Pour le spirituel, on a édifié une chapelle et nommé un aumônier. Pour le matériel, on a essayé de monter des ateliers ou de mettre en place des systèmes de travail en régie dans l'enceinte de la prison. Ainsi les prisonniers pouvaient-ils « cantiner ».
Bien entendu, il fallait penser « sécurité », jusqu'à l'excès parfois : n'a-t-on pas envisagé de murer quelques cheminées ? Au prétexte que des prisonniers auraient tenté de faire des signaux avec de la fumée ! La raison a pris le dessus avec des arguments de bon sens : les besoins d'aération et de chauffage. Malgré toutes les préoccupations, on pouvait s'évader du Fort du Hâ.

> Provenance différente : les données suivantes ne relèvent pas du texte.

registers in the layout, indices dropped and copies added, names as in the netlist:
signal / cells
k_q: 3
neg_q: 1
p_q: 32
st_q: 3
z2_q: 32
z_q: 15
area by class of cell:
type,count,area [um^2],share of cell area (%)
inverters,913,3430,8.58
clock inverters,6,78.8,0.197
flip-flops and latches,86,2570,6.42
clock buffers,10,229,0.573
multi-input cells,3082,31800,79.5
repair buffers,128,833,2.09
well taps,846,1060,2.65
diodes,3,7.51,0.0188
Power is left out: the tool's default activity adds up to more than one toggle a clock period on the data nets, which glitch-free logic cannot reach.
==> config.mk <==
export PLATFORM = sky130hd
export DESIGN_NAME = tlv_record_parser_unit
export DESIGN_NICKNAME = d
export VERILOG_FILES = /design/src/design/tlvp_pkg.sv /design/src/design/tlv_record_parser_unit.sv /design/src/design/tlvp_step.sv
export SDC_FILE = /design/constraint.sdc
export NUM_CORES = 1
export LEC_CHECK = 0
export ABC_CLOCK_PERIOD_IN_PS = 5200
export BUFFER_PORTS_ARGS = -buffer_cell sky130_fd_sc_hd__clkbuf_2
export CAP_MARGIN = 20
export CELL_PAD_IN_SITES_DETAIL_PLACEMENT = 0
export CELL_PAD_IN_SITES_GLOBAL_PLACEMENT = 1
export CORE_MARGIN = 2
export CORE_UTILIZATION = 42
export DETAILED_ROUTE_END_ITERATION = 6
export GPL_TIMING_DRIVEN = 0
export PLACE_DENSITY = 0.77
export SLEW_MARGIN = 10
export SYNTH_ARGS = -nofsm -noshare
export SYNTH_HDL_FRONTEND = slang
export SYNTH_SLANG_ARGS = --single-unit
==> constraint.sdc <==
create_clock -name aclk -period 5.2 [get_ports aclk]
set_input_delay 0 -clock aclk [delete_from_list [all_inputs] [get_ports aclk]]
set_output_delay 0 -clock aclk [all_outputs]
set_load 0.02 [all_outputs]
File: src/design/vdt_cell.sv
// ----------------------------------------------------------------------------
// vdt_cell: one slot of the vertex dedup table
// Holds one entry. The request word passes through once per cycle; the cell
// matches and fills, appends, or serves a read when the word reaches it.
// ----------------------------------------------------------------------------
module vdt_cell (
    input  logic            aclk,
    input  logic            aresetn,
    input  vdt_pkg::token_t tok_in,
    output vdt_pkg::token_t tok_out
);

    vdt_pkg::entry_t entry_reg;
    vdt_pkg::entry_t entry_next;
    vdt_pkg::token_t tok_reg;
    vdt_pkg::token_t tok_next;

    logic below_count;
    logic hit_match;
    logic hit_append;
    logic hit_read;

    assign below_count = {1'b0, tok_in.idx} < tok_in.count;

    assign hit_match  = tok_in.valid && (tok_in.op == vdt_pkg::OP_INSERT) &&
                        tok_in.share && !tok_in.found && below_count &&
                        vdt_pkg::compatible(entry_reg, tok_in.req);
    // the first free slot is reached only after every stored one was scanned
    assign hit_append = tok_in.valid && (tok_in.op == vdt_pkg::OP_INSERT) &&
                        !tok_in.found && ({1'b0, tok_in.idx} == tok_in.count);
    assign hit_read   = tok_in.valid && (tok_in.op == vdt_pkg::OP_READ) &&
                        below_count && (tok_in.idx == tok_in.read_slot);

    always_comb begin
        entry_next = entry_reg;
        tok_next   = tok_in;
        tok_next.idx = tok_in.idx + 1'b1;
        if (hit_match) begin
            entry_next = vdt_pkg::fill_entry(entry_reg, tok_in.req);
        end else if (hit_append) begin
            entry_next = tok_in.req;
        end
        if (hit_match || hit_append || hit_read) begin
            tok_next.found  = 1'b1;
            tok_next.is_new = hit_append;
            tok_next.slot   = tok_in.idx;
            tok_next.data   = entry_next;
        end
    end

    always_ff @(posedge aclk) begin
        entry_reg <= entry_next;
        if (!aresetn) begin
            tok_reg <= '0;
        end else begin
            tok_reg <= tok_next;
        end
    end

    assign tok_out = tok_reg;

endmodule

File: config.mk
export PLATFORM = sky130hd
export DESIGN_NAME = vdt_cell
export DESIGN_NICKNAME = d
export VERILOG_FILES = /design/src/design/vdt_pkg.sv /design/src/design/vdt_cell.sv
export SDC_FILE = /design/constraint.sdc
export NUM_CORES = 1
export LEC_CHECK = 0
export ABC_AREA = 1
export BUFFER_PORTS_ARGS = -buffer_cell sky130_fd_sc_hd__buf_2
export CAP_MARGIN = 10
export CORE_MARGIN = 5
export CORE_UTILIZATION = 40
export CTS_CLUSTER_DIAMETER = 120
export DETAILED_ROUTE_END_ITERATION = 7
export PLACE_DENSITY = 0.66
export SLEW_MARGIN = 20
export SYNTH_ARGS = -nofsm -noshare
export SYNTH_HDL_FRONTEND = slang
export SYNTH_SLANG_ARGS = --single-unit
File: constraint.sdc
create_clock -name aclk -period 2 [get_ports aclk]
set_input_delay 0.1 -clock aclk [delete_from_list [all_inputs] [get_ports aclk]]
set_output_delay 0.1 -clock aclk [all_outputs]
set_load 0.005 [all_outputs]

Et les « enfans »? Ils ont couché longtemps dans la Tour carrée, au-dessus de la chambre des femmes. Une promiscuité qui ne déplaisait pas pour autant aux intéressés.
« Il y a en plus les enfants qui sont placés dans la Tour Carrée au-dessus de la chambre des femmes ; (ils) peuvent les voir et leur parler au travers du plancher qui se trouve très mauvais et dans le moment qu'ils sont seuls, excités par les femmes, se permettent de part et d'autre des propos les plus indécents et perdent le fruit des bonnes instructions qu'ils reçoivent tous les jours ».

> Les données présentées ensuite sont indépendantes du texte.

File: src/rtl/core/tprc_pkg.sv
// tprc_pkg: shared types, constants and helper functions of the text packet route classifier
// no dependencies; imported by tprc_parse, tprc_classify and the core top level
`default_nettype none

package tprc_pkg;

	localparam int ROUTE_ENTRIES = 3;
	localparam int ENTRY_IDX_W   = (ROUTE_ENTRIES > 1) ? $clog2(ROUTE_ENTRIES) : 1;
	localparam int ENTRY_W       = 40;
	localparam int ADDR_W        = 32;
	localparam int LEN_W         = 6;
	localparam int TTL_W         = 16;
	localparam int OCTETS        = 4;
	localparam int CNT_W         = 32;
	localparam int NUM_COUNTERS  = 5;

	localparam int CNT_EXPIRED    = 0;
	localparam int CNT_UNROUTABLE = 1;
	localparam int CNT_DIRECT     = 2;
	localparam int CNT_HOP_B      = 3;
	localparam int CNT_HOP_C      = 4;

	localparam logic [2:0] FIELD_DEST   = 3'd2;
	localparam logic [2:0] FIELD_TTL    = 3'd3;
	localparam logic [2:0] FIELD_ALL    = 3'd4;
	localparam logic [2:0] FIELD_MAX    = 3'd7;
	localparam logic [3:0] DEST_CHR_MAX = 4'd15;
	localparam logic [1:0] DIGITS_MAX   = 2'd3;
	localparam logic [2:0] OCTET_LIMIT  = 3'd4;
	localparam logic [1:0] MATCH_NONE   = 2'd3;
	localparam logic [TTL_W-1:0] TTL_LIVE_MIN = 16'd2;
	localparam logic [LEN_W-1:0] LEN_FULL = 6'd32;

	localparam logic [7:0] CH_ZERO  = 8'h30;
	localparam logic [7:0] CH_NINE  = 8'h39;
	localparam logic [7:0] CH_COMMA = 8'h2C;
	localparam logic [7:0] CH_DOT   = 8'h2E;
	localparam logic [7:0] CH_LC_A  = 8'h61;
	localparam logic [7:0] CH_LC_Z  = 8'h7A;
	localparam logic [7:0] CH_UC_A  = 8'h41;
	localparam logic [7:0] CH_UC_Z  = 8'h5A;

	typedef enum logic [2:0] {
		CLS_MALFORMED,
		CLS_EXPIRED,
		CLS_UNROUTABLE,
		CLS_DIRECT,
		CLS_HOP_B,
		CLS_HOP_C,
		CLS_NO_HOP
	} class_t;

	typedef enum logic [1:0] {
		HOP_DIRECT,
		HOP_B,
		HOP_C,
		HOP_NONE
	} hop_t;

	typedef struct packed {
		hop_t              hop;
		logic [LEN_W-1:0]  len;
		logic [ADDR_W-1:0] addr;
	} route_t;

	typedef struct packed {
		logic [2:0]        field_index;
		logic [TTL_W-1:0]  ttl;
		logic [ADDR_W-1:0] dest;
	} pkt_sum_t;

	typedef struct packed {
		class_t                               cls;
		logic [1:0]                           match;
		logic [ADDR_W-1:0]                    dest;
		logic [NUM_COUNTERS-1:0][CNT_W-1:0]   counts;
	} result_t;

	function automatic logic is_digit(input logic [7:0] c);
		return (c >= CH_ZERO) && (c <= CH_NINE);
	endfunction

	function automatic logic is_kept(input logic [7:0] c);
		return is_digit(c) || ((c >= CH_LC_A) && (c <= CH_LC_Z)) ||
			((c >= CH_UC_A) && (c <= CH_UC_Z)) || (c == CH_DOT);
	endfunction

	function automatic logic [ADDR_W-1:0] prefix_mask(input logic [LEN_W-1:0] len);
		logic [LEN_W-1:0] lc;
		lc = (len > LEN_FULL) ? LEN_FULL : len;
		if (lc == '0) begin
			return '0;
		end
		return {ADDR_W{1'b1}} << (LEN_FULL - lc);
	endfunction

endpackage

`default_nettype wire

File: src/rtl/core/tprc_parse.sv
// tprc_parse: per-word field parser (commas, ttl decimal, dotted destination)
// depends on tprc_pkg; feeds the packet summary to tprc_classify
`default_nettype none

module tprc_parse (
	input  wire logic               clk,
	input  wire logic               arst_n,
	input  wire logic               step,
	input  wire logic [7:0]         char_byte,
	input  wire logic               last_byte,
	output tprc_pkg::pkt_sum_t      pkt
);
	import tprc_pkg::*;

	logic [2:0]              field_q, field_d;
	logic                    first_q, first_d;
	logic [TTL_W-1:0]        ttl_q, ttl_d;
	logic                    ttl_stop_q, ttl_stop_d;
	logic [OCTETS-1:0][7:0]  oct_q, oct_d;
	logic [2:0]              oct_idx_q, oct_idx_d;
	logic [1:0]              dig_q, dig_d;
	logic [3:0]              dchr_q, dchr_d;
	logic [3:0]              digit;
	logic [19:0]             ttl_wide;
	logic [1:0]              oct_sel;

	always_comb begin
		digit    = 4'(char_byte - CH_ZERO);
		ttl_wide = 20'(ttl_q) * 20'd10 + 20'(digit);
		oct_sel  = oct_idx_q[1:0];

		field_d    = field_q;
		first_d    = first_q;
		ttl_d      = ttl_q;
		ttl_stop_d = ttl_stop_q;
		oct_d      = oct_q;
		oct_idx_d  = oct_idx_q;
		dig_d      = dig_q;
		dchr_d     = dchr_q;

		if (first_q) begin
			first_d = 1'b0;
		end else if (char_byte == CH_COMMA) begin
			if (field_q < FIELD_MAX) begin
				field_d = field_q + 3'd1;
			end
		end else if (is_kept(char_byte)) begin
			if (field_q == FIELD_TTL && !ttl_stop_q) begin
				if (is_digit(char_byte)) begin
					ttl_d = (ttl_wide > 20'hFFFF) ? {TTL_W{1'b1}} : ttl_wide[TTL_W-1:0];
				end else begin
					ttl_stop_d = 1'b1;
				end
			end else if (field_q == FIELD_DEST && dchr_q < DEST_CHR_MAX) begin
				dchr_d = dchr_q + 4'd1;
				if (char_byte == CH_DOT) begin
					if (oct_idx_q < OCTET_LIMIT) begin
						oct_idx_d = oct_idx_q + 3'd1;
					end
					dig_d = '0;
				end else if (is_digit(char_byte) && oct_idx_q < OCTET_LIMIT &&
					dig_q < DIGITS_MAX) begin
					oct_d[oct_sel] = 8'(oct_q[oct_sel] * 8'd10 + 8'(digit));
					dig_d          = dig_q + 2'd1;
				end
			end
		end

		pkt.field_index = field_d;
		pkt.ttl         = ttl_d;
		pkt.dest        = {oct_d[0], oct_d[1], oct_d[2], oct_d[3]};
	end

	always_ff @(posedge clk or negedge arst_n) begin
		if (!arst_n) begin
			field_q    <= '0;
			first_q    <= 1'b1;
			ttl_q      <= '0;
			ttl_stop_q <= 1'b0;
			oct_q      <= '0;
			oct_idx_q  <= '0;
			dig_q      <= '0;
			dchr_q     <= '0;
		end else if (step && last_byte) begin
			field_q    <= '0;
			first_q    <= 1'b1;
			ttl_q      <= '0;
			ttl_stop_q <= 1'b0;
			oct_q      <= '0;
			oct_idx_q  <= '0;
			dig_q      <= '0;
			dchr_q     <= '0;
		end else if (step) begin
			field_q    <= field_d;
			first_q    <= first_d;
			ttl_q      <= ttl_d;
			ttl_stop_q <= ttl_stop_d;
			oct_q      <= oct_d;
			oct_idx_q  <= oct_idx_d;
			dig_q      <= dig_d;
			dchr_q     <= dchr_d;
		end
	end

endmodule

`default_nettype wire

File: src/rtl/core/tprc_classify.sv
// tprc_classify: route table, first-match prefix lookup, statistics counters, result register
// depends on tprc_pkg; takes the packet summary from tprc_parse
`default_nettype none

module tprc_classify (
	input  wire logic                                clk,
	input  wire logic                                arst_n,
	input  wire logic                                cfg_we,
	input  wire logic [tprc_pkg::ENTRY_IDX_W-1:0]    cfg_index,
	input  wire logic [tprc_pkg::ENTRY_W-1:0]        cfg_data,
	input  wire logic                                load,
	input  tprc_pkg::pkt_sum_t                       pkt,
	output tprc_pkg::result_t                        res
);
	import tprc_pkg::*;

	route_t                             table_q [ROUTE_ENTRIES];
	logic [NUM_COUNTERS-1:0][CNT_W-1:0] cnt_q, cnt_d;
	logic [NUM_COUNTERS-1:0]            bump;
	logic [ROUTE_ENTRIES-1:0]           hit;
	logic                               found;
	logic [ENTRY_IDX_W-1:0]             idx;
	class_t                             cls;
	logic [1:0]                         match;
	result_t                            res_q;

	always_comb begin
		for (int i = 0; i < ROUTE_ENTRIES; i++) begin
			hit[i] = (pkt.dest & prefix_mask(table_q[i].len)) == table_q[i].addr;
		end
		found = 1'b0;
		idx   = '0;
		for (int i = ROUTE_ENTRIES - 1; i >= 0; i--) begin
			if (hit[i]) begin
				found = 1'b1;
				idx   = ENTRY_IDX_W'(i);
			end
		end

		bump  = '0;
		match = MATCH_NONE;
		if (pkt.field_index != FIELD_ALL) begin
			cls = CLS_MALFORMED;
		end else if (pkt.ttl < TTL_LIVE_MIN) begin
			cls               = CLS_EXPIRED;
			bump[CNT_EXPIRED] = 1'b1;
		end else if (found) begin
			match = (32'(idx) < 32'(MATCH_NONE)) ? 2'(idx) : MATCH_NONE;
			case (table_q[idx].hop)
				HOP_DIRECT: begin
					cls              = CLS_DIRECT;
					bump[CNT_DIRECT] = 1'b1;
				end
				HOP_B: begin
					cls             = CLS_HOP_B;
					bump[CNT_HOP_B] = 1'b1;
				end
				HOP_C: begin
					cls             = CLS_HOP_C;
					bump[CNT_HOP_C] = 1'b1;
				end
				default: begin
					cls = CLS_NO_HOP;
				end
			endcase
		end else begin
			cls                  = CLS_UNROUTABLE;
			bump[CNT_UNROUTABLE] = 1'b1;
		end

		for (int k = 0; k < NUM_COUNTERS; k++) begin
			cnt_d[k] = (bump[k] && cnt_q[k] != {CNT_W{1'b1}}) ? cnt_q[k] + 32'd1 : cnt_q[k];
		end
	end

	always_ff @(posedge clk or negedge arst_n) begin
		if (!arst_n) begin
			for (int i = 0; i < ROUTE_ENTRIES; i++) begin
				table_q[i] <= '0;
			end
		end else if (cfg_we && 32'(cfg_index) < ROUTE_ENTRIES) begin
			table_q[cfg_index] <= route_t'(cfg_data);
		end
	end

	always_ff @(posedge clk or negedge arst_n) begin
		if (!arst_n) begin
			cnt_q <= '0;
		end else if (load) begin
			cnt_q <= cnt_d;
		end
	end

	// result payload
	always_ff @(posedge clk or negedge arst_n) begin
		if (!arst_n) begin
			res_q <= '0;
		end else if (load) begin
			res_q.cls    <= cls;
			res_q.match  <= match;
			res_q.dest   <= pkt.dest;
			res_q.counts <= cnt_d;
		end
	end

	assign res = res_q;

endmodule

`default_nettype wire

File: src/rtl/core/text_packet_route_classifier_core.sv
// text_packet_route_classifier_core: top level, input word register and result handshake
// depends on tprc_pkg, tprc_parse and tprc_classify
//
//   channel   signals                                   direction
//   in        in_valid/in_ready, char_byte, last_byte   into block
//   out       out_valid/out_ready, packet_class,        out of block
//             match_entry, dest_address, *_count
//   cfg       cfg_we, cfg_index, cfg_data               into block, write only
//
// one word per cycle unless held; an accepted word is parsed in the cycle that follows
// a word marked last has its result in the output register at the next edge
// the input register only holds when a last word waits on a full, stalled output register
// reset clears the route table, the counters and the parser state
`default_nettype none

module text_packet_route_classifier_core (
	input  wire logic                                clk,
	input  wire logic                                arst_n,
	input  wire logic                                in_valid,
	output logic                                     in_ready,
	input  wire logic [7:0]                          char_byte,
	input  wire logic                                last_byte,
	output logic                                     out_valid,
	input  wire logic                                out_ready,
	output logic [2:0]                               packet_class,
	output logic [1:0]                               match_entry,
	output logic [31:0]                              dest_address,
	output logic [31:0]                              expired_count,
	output logic [31:0]                              unroutable_count,
	output logic [31:0]                              direct_count,
	output logic [31:0]                              hop_b_count,
	output logic [31:0]                              hop_c_count,
	input  wire logic                                cfg_we,
	input  wire logic [tprc_pkg::ENTRY_IDX_W-1:0]    cfg_index,
	input  wire logic [tprc_pkg::ENTRY_W-1:0]        cfg_data
);
	import tprc_pkg::*;

	logic       valid_s1;
	logic [7:0] char_s1;
	logic       last_s1;
	logic       out_valid_q;
	logic       advance;
	logic       step;
	logic       load;
	pkt_sum_t   pkt;
	result_t    res;

	assign advance  = !last_s1 || !out_valid_q || out_ready;
	assign step     = valid_s1 && advance;
	assign load     = step && last_s1;
	assign in_ready = !valid_s1 || advance;

	always_ff @(posedge clk or negedge arst_n) begin
		if (!arst_n) begin
			valid_s1 <= 1'b0;
		end else if (in_valid && in_ready) begin
			valid_s1 <= 1'b1;
		end else if (step) begin
			valid_s1 <= 1'b0;
		end
	end

	always_ff @(posedge clk) begin
		if (in_valid && in_ready) begin
			char_s1 <= char_byte;
			last_s1 <= last_byte;
		end
	end

	always_ff @(posedge clk or negedge arst_n) begin
		if (!arst_n) begin
			out_valid_q <= 1'b0;
		end else if (load) begin
			out_valid_q <= 1'b1;
		end else if (out_ready) begin
			out_valid_q <= 1'b0;
		end
	end

	tprc_parse u_parse (
		.clk       (clk),
		.arst_n    (arst_n),
		.step      (step),
		.char_byte (char_s1),
		.last_byte (last_s1),
		.pkt       (pkt)
	);

	tprc_classify u_classify (
		.clk       (clk),
		.arst_n    (arst_n),
		.cfg_we    (cfg_we),
		.cfg_index (cfg_index),
		.cfg_data  (cfg_data),
		.load      (load),
		.pkt       (pkt),
		.res       (res)
	);

	assign out_valid        = out_valid_q;
	assign packet_class     = res.cls;
	assign match_entry      = res.match;
	assign dest_address     = res.dest;
	assign expired_count    = res.counts[CNT_EXPIRED];
	assign unroutable_count = res.counts[CNT_UNROUTABLE];
	assign direct_count     = res.counts[CNT_DIRECT];
	assign hop_b_count      = res.counts[CNT_HOP_B];
	assign hop_c_count      = res.counts[CNT_HOP_C];

`ifndef SYNTHESIS
	a_load_sets_valid: assert property (@(posedge clk) disable iff (!arst_n)
		load |=> out_valid_q)
		else $error("result load did not raise out_valid");

	a_no_overwrite: assert property (@(posedge clk) disable iff (!arst_n)
		(out_valid_q && !out_ready) |-> !load)
		else $error("pending result overwritten");

	a_empty_stage_ready: assert property (@(posedge clk) disable iff (!arst_n)
		!valid_s1 |-> in_ready)
		else $error("empty input register not ready");

	a_counts_hold: assert property (@(posedge clk) disable iff (!arst_n)
		!$past(load) |-> $stable(res.counts))
		else $error("counters changed without a result");
`endif

endmodule

`default_nettype wire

« Il se commet de grands crimes, malgré la surveillance du concierge ». regrettait une soeur de charité qui prenait soin des prisonniers.
Il est regretté qu' « aux heures de la prière et des offices divins », hommes, femmes et enfants se croisaient dans les couloirs et les escaliers ; ils pouvaient échanger « les propos les plus indécents » .
Une note de 1816, rédigée ainsi « il faut mettre une barrière pour éviter que les prisonniers continuent d'aller à la cuisine et sous prétexte d'aller allumer leur cigare, tiennent des conciliabules », suppose une certaine liberté d'aller et venir. Réservée à certaines catégories de prisonniers ?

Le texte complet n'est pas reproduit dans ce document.